• Aug 12th 2007 at 4:36PM
  • 2
Let's be honest here... when one brings up the gecko in a car related discussion, the first thing that you think of is Geico, right? If your answer was yes, the marketing team for the insurance company gets a high-five from us. But, we are not going to be discussing insurance today, but something much more interesting. Getting back to the gecko lizard for a moment - you are probably familiar with the fact that the lizard can stick to objects which appear to be completely smooth. Recent scientific experiments have indicated that this might be due to the "Casimir force", which is the force that causes atoms to stick together. With the recent advances in nanotechnology, scientists have found that they battle the force from time to time, whenever they need their tiny devices to move instead of staying stationary.

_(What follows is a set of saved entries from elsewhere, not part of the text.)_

==> flow/design.v <==
module	ARM_SingleCycle_DataPath
	#(parameter	BusWidth = 32)
	(input logic	i_CLK, i_RESET,
	input logic[1:0]				i_Reg_Src, i_Imm_Src,
	input logic						i_PC_Src, i_ALU_Src, 
	input logic						i_Mem_ToReg,
	input logic						i_Reg_Write,
	input logic[1:0]				i_ALU_Control,
	output logic[3:0]				o_ALU_Flags,
	input logic[23:0]				i_Instr,
	output logic[(BusWidth - 1):0]	o_PC, o_ALU_Result,
	output logic[(BusWidth - 1):0]	o_Write_Data,
	input logic[(BusWidth - 1):0]	i_Read_Data);
	logic[(BusWidth - 1):0]			s_PC_in;
	logic[(BusWidth - 1):0]			s_PC;
	logic[(BusWidth - 1):0]			s_PC_Plus4, s_PC_Plus8;
	logic[3:0]						s_Reg1_Address, s_Reg2_Address;
	logic[(BusWidth - 1):0]			s_Reg1_Data, s_Reg2_Data;
	logic[(BusWidth - 1):0]			s_ExtendedData;
	logic[6:0]						s_Shamt;
	logic[(BusWidth - 1):0]			s_Shifted_Data;
	logic[(BusWidth - 1):0]			s_ALU_Src2;
	logic[(BusWidth - 1):0]			s_ALU_Result;
	logic[(BusWidth - 1):0]			s_Result;
	ARM_Mux2				PC_Source
		(s_PC_Plus4, s_Result,
		i_PC_Src,
		s_PC_in);
	ARM_ProgramCounter		ProgramCounter
		(i_CLK, i_RESET,
		s_PC_in,
		s_PC);
	assign o_PC = s_PC;
	ARM_Adder				NextInstruction_Adder
		(s_PC,  32'd4,
		s_PC_Plus4);
	ARM_Adder				PC_Plus8_Adder
		( 32'd4, s_PC_Plus4,
		s_PC_Plus8);
	ARM_Mux2	Reg1_Source
		(i_Instr[19:16], 4'd15,
		i_Reg_Src[0],
		s_Reg1_Address[3:0]);
	ARM_Mux2	Reg2_Source
		(i_Instr[3:0], i_Instr[15:12],
		i_Reg_Src[1],
		s_Reg2_Address[3:0]);
	ARM_RegisterFile		RegisterFile
		(i_CLK, i_RESET,
		i_Reg_Write,
		s_Reg1_Address, s_Reg2_Address,
		 i_Instr[15:12],
		s_PC_Plus8,
		s_Result,
		s_Reg1_Data, s_Reg2_Data);
	ARM_ExtensionUnit		ExtensionUnit
		(i_Instr[23:0],
		i_Imm_Src,
		s_ExtendedData);
	ARM_Mux2				ALU_Src2_Mux
		(s_Reg2_Data, s_ExtendedData,
		i_ALU_Src,
		s_ALU_Src2);
	ARM_ALU					ALU
		(s_Reg1_Data, s_ALU_Src2,
		i_ALU_Control,
		s_ALU_Result,
		o_ALU_Flags);
	assign o_ALU_Result = s_ALU_Result;
	assign o_Write_Data = s_Reg2_Data;
	ARM_Mux2				Result_Source
		(s_ALU_Result, i_Read_Data,
		i_Mem_ToReg,
		s_Result);
endmodule
==> inputs of job 6185 <==
## processor_main
module processor_main(
		input  clk, reset_n,                       
		input  [31:0] dmem_datain, 
		input  [31:0] imem_data,                   
		output [31:0] dmem_addr, dmem_dataout, PC,
		output dmem_rw, io_rw
   );
Settings: LEC_CHECK=0, ABC_AREA=1, CAP_MARGIN=0, CORE_MARGIN=2, CORE_UTILIZATION=72, CTS_CLUSTER_DIAMETER=267, CTS_CLUSTER_SIZE=98, SETUP_SLACK_MARGIN=1.28, SLEW_MARGIN=20, TNS_END_PERCENT=40; clock period 4.65 ns.
run.sh (not shown) runs the stock make flow with config.mk's settings and CLKGATE_MAP_FILE=.
==> job 8947: changes against job 6185 <==
- ABC_AREA: 1 -> not set
- CAP_MARGIN: 0 -> 20
- CORE_ASPECT_RATIO: not set -> 1.16
- CORE_UTILIZATION: 72 -> 65
- CTS_CLUSTER_DIAMETER: 267 -> not set
- CTS_CLUSTER_SIZE: 98 -> 58
- SETUP_SLACK_MARGIN: 1.28 -> 1.5
- TNS_END_PERCENT: 40 -> 95
==> flow/constraint.sdc (replaced) <==
create_clock -name core_clock -period 5.71 [get_ports {clk}]
set_input_delay 1.1420 -clock core_clock [delete_from_list [all_inputs] [get_ports {clk}]]
set_output_delay 1.1420 -clock core_clock [all_outputs]
set_load 0.01 [all_outputs]
==> job 8891: changes against job 6185 <==
- ABC_AREA: 1 -> not set
- CAP_MARGIN: 0 -> 20
- CORE_UTILIZATION: 72 -> 40
- CTS_CLUSTER_DIAMETER: 267 -> not set
- CTS_CLUSTER_SIZE: 98 -> not set
- SETUP_SLACK_MARGIN: 1.28 -> not set
- TNS_END_PERCENT: 40 -> not set
==> flow/constraint.sdc (replaced) <==
create_clock -name core_clock -period 10.2 [get_ports {clk}]
set_input_delay 2.0400 -clock core_clock [delete_from_list [all_inputs] [get_ports {clk}]]
set_output_delay 2.0400 -clock core_clock [all_outputs]
set_load 0.01 [all_outputs]
==> impl_metrics.json <==
{
  "status": "finished clean",
  "ys_cells": 5120,
  "avgSynthCellArea_sq_um": 15.2,
  "ys_sh_simple_pct": 6.14,
  "met1_usage_pct": 37.8,
  "ys_sh_xor_pct": 1.46
}
# the run above: job 8891

==> impl_metrics.json <==
{
  "ys_sh_xor_pct": 1.05,
  "ys_sh_simple_pct": 15.2,
  "error": "[ERROR GRT-0116] Global routing finished with congestion. Check the congestion regions in the DRC Viewer.",
  "status": "aborted with a tool error",
  "stop_stage": "global routing (5_1_grt)",
  "ys_cells": 8765
}
# the run above: job 6185

==> impl_metrics.json <==
{
  "synth_cell_types": 103,
  "error": "[ERROR GRT-0232] Routing congestion too high. Check the congestion heatmap in the GUI.",
  "stop_stage": "global routing (5_1_grt)",
  "avgSynthCellArea_sq_um": 15.2,
  "ys_sh_xor_pct": 1.46,
  "ys_cells": 5120,
  "status": "aborted with a tool error"
}
# the run above: job 8947
==> inputs of exp/umber <==
Design DotProduct, start of the top module:
module DotProduct(  
  input         clock,  
  input  [7:0]  io_a_0,
  input  [7:0]  io_a_1,
  input  [7:0]  io_a_2,
  input  [7:0]  io_a_3,
  input  [7:0]  io_a_4,
  input  [7:0]  io_a_5,
  input  [7:0]  io_a_6,
  input  [7:0]  io_a_7,
  input  [7:0]  io_a_8,
  input  [7:0]  io_a_9,
  input  [7:0]  io_a_10,
  input  [7:0]  io_a_11,
  input  [7:0]  io_a_12,
  input  [7:0]  io_a_13,
  input  [7:0]  io_a_14,
  input  [7:0]  io_a_15,
  input  [7:0]  io_b_0,  
  input  [7:0]  io_b_1,  
  input  [7:0]  io_b_2,  
  input  [7:0]  io_b_3,  
  input  [7:0]  io_b_4,  
  input  [7:0]  io_b_5,  
  input  [7:0]  io_b_6,  
  input  [7:0]  io_b_7,  
  input  [7:0]  io_b_8,  
  input  [7:0]  io_b_9,  
  input  [7:0]  io_b_10,  
  input  [7:0]  io_b_11,  
  input  [7:0]  io_b_12,  
  input  [7:0]  io_b_13,  
  input  [7:0]  io_b_14,  
  input  [7:0]  io_b_15,  
  output [20:0] io_y  
);
  wire  m_0_clock;  
  wire [7:0] m_0_io_a;  
  wire [7:0] m_0_io_b;  
  wire [15:0] m_0_io_c;  
  wire [16:0] m_0_io_y;  
  wire  m_1_clock;  
  wire [7:0] m_1_io_a;  
  wire [7:0] m_1_io_b;  
  wire [15:0] m_1_io_c;  
  wire [16:0] m_1_io_y;  
  wire  m_2_clock;  
  wire [7:0] m_2_io_a;  
  wire [7:0] m_2_io_b;  
  wire [15:0] m_2_io_c;  
  wire [16:0] m_2_io_y;  
  wire  m_3_clock;  
  wire [7:0] m_3_io_a;  
  wire [7:0] m_3_io_b;  
  ...
Settings: LEC_CHECK=0, ABC_AREA=1, CAP_MARGIN=5, CORE_MARGIN=5, CORE_UTILIZATION=15, GPL_TIMING_DRIVEN=1, MIN_ROUTING_LAYER=met1, PLACE_DENSITY=0.53, SETUP_SLACK_MARGIN=0.05, SLEW_MARGIN=40, TNS_END_PERCENT=20; clock period 8.51 ns.
run.sh (not shown) runs the stock make flow with config.mk's settings and CLKGATE_MAP_FILE=.
==> exp/indigo: changes against exp/umber <==
Settings changed: ABC_AREA 1 to default, CAP_MARGIN 5 to 20, CORE_MARGIN 5 to 2, CORE_UTILIZATION 15 to 40, GPL_TIMING_DRIVEN 1 to default, MIN_ROUTING_LAYER met1 to default, PLACE_DENSITY 0.53 to default, SETUP_SLACK_MARGIN 0.05 to -0.27, SLEW_MARGIN 40 to 20, TNS_END_PERCENT 20 to default.
==> flow/constraint.sdc (replaced) <==
create_clock -name core_clock -period 4.77 [get_ports {clock}]
set_input_delay 0.9540 -clock core_clock [delete_from_list [all_inputs] [get_ports {clock}]]
set_output_delay 0.9540 -clock core_clock [all_outputs]
set_load 0.01 [all_outputs]
==> exp/amber: changes against exp/umber <==
Settings changed: ABC_AREA 1 to default, CAP_MARGIN 5 to 15, CORE_MARGIN 5 to 2, CORE_UTILIZATION 15 to 72, GPL_TIMING_DRIVEN 1 to default, MIN_ROUTING_LAYER met1 to default, PLACE_DENSITY 0.53 to default, SETUP_SLACK_MARGIN 0.05 to default, SLEW_MARGIN 40 to 20, TNS_END_PERCENT 20 to default.
==> flow/constraint.sdc (replaced) <==
create_clock -name core_clock -period 2.75 [get_ports {clock}]
set_input_delay 0.5500 -clock core_clock [delete_from_list [all_inputs] [get_ports {clock}]]
set_output_delay 0.5500 -clock core_clock [all_outputs]
set_load 0.01 [all_outputs]
==> qor summary <==
                                                                                   exp/amber                   exp/umber                  exp/indigo
Status                                                             aborted with a tool error     complete, no violations    finished with violations
Stage where the flow stopped                                        global routing (5_1_grt)                           -                           -
Violated checks                                                                            -                           -        negative setup slack
Depth of the worst hold-timing path                                                        -                           1                           1
Power consumption                                                                          -                     31.8 mW                     51.6 mW
Die span in x                                                                         308 µm                      708 µm                      411 µm
Share of the synthesized netlist area taken by xor and xnor gates                     0.0541                      0.0344                      0.0541
Peak fanout along the critical path                                                        -                           5                           4
Number of logic inverters in the finished layout                                           -                       2,668                       1,448
Category of the critical setup timing path                                                 -  register to primary output  register to primary output
Part of the total power dissipated in combinational logic                                  -                       0.671                       0.657
Max Used Layer                                                                             -                        met5                        met5
Unique masters post-synth                                                                 74                          36                          74
Final cycle utilization of the critical path                                               -                       0.581                        1.05
Hpwl dp                                                                           126,000 µm                  162,000 µm                  116,000 µm
Power in sequential cells                                                                  -                     5.94 mW                     10.3 mW
Number of logic gates                                                                      -                       6,040                       4,676
Switching power                                                                            -                     16.3 mW                     22.9 mW
Remaining antenna violation count                                                          -                           0                           0
Share of cell area taken by muxes after synthesis                                    0.00389                           0                     0.00389
CP max stage delay                                                                         -                     0.58 ns                     0.66 ns
Core Footprint                                                                    91,500 µm²                 486,000 µm²                 165,000 µm²
Power figures rest on the tool's default switching activity, not on a simulated workload.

Professor Ulf Leonhardt and Dr. Thomas Philbin, from the University of St Andrews in Scotland, have found a way to reverse the Casimir force, causing objects to repel instead of attract. The research could help pave the way for tiny machines with zero friction, which could have many automotive uses. Additionally, many of you are probably thinking of moving humans via levitation, and the team has thought of that too. At this point, hoverboards are still a ways off. Maybe still in our lifetime? But remember, "hoverboards don't work on water, unless you've got POWER!"

[Source: Telegraph via Engadget]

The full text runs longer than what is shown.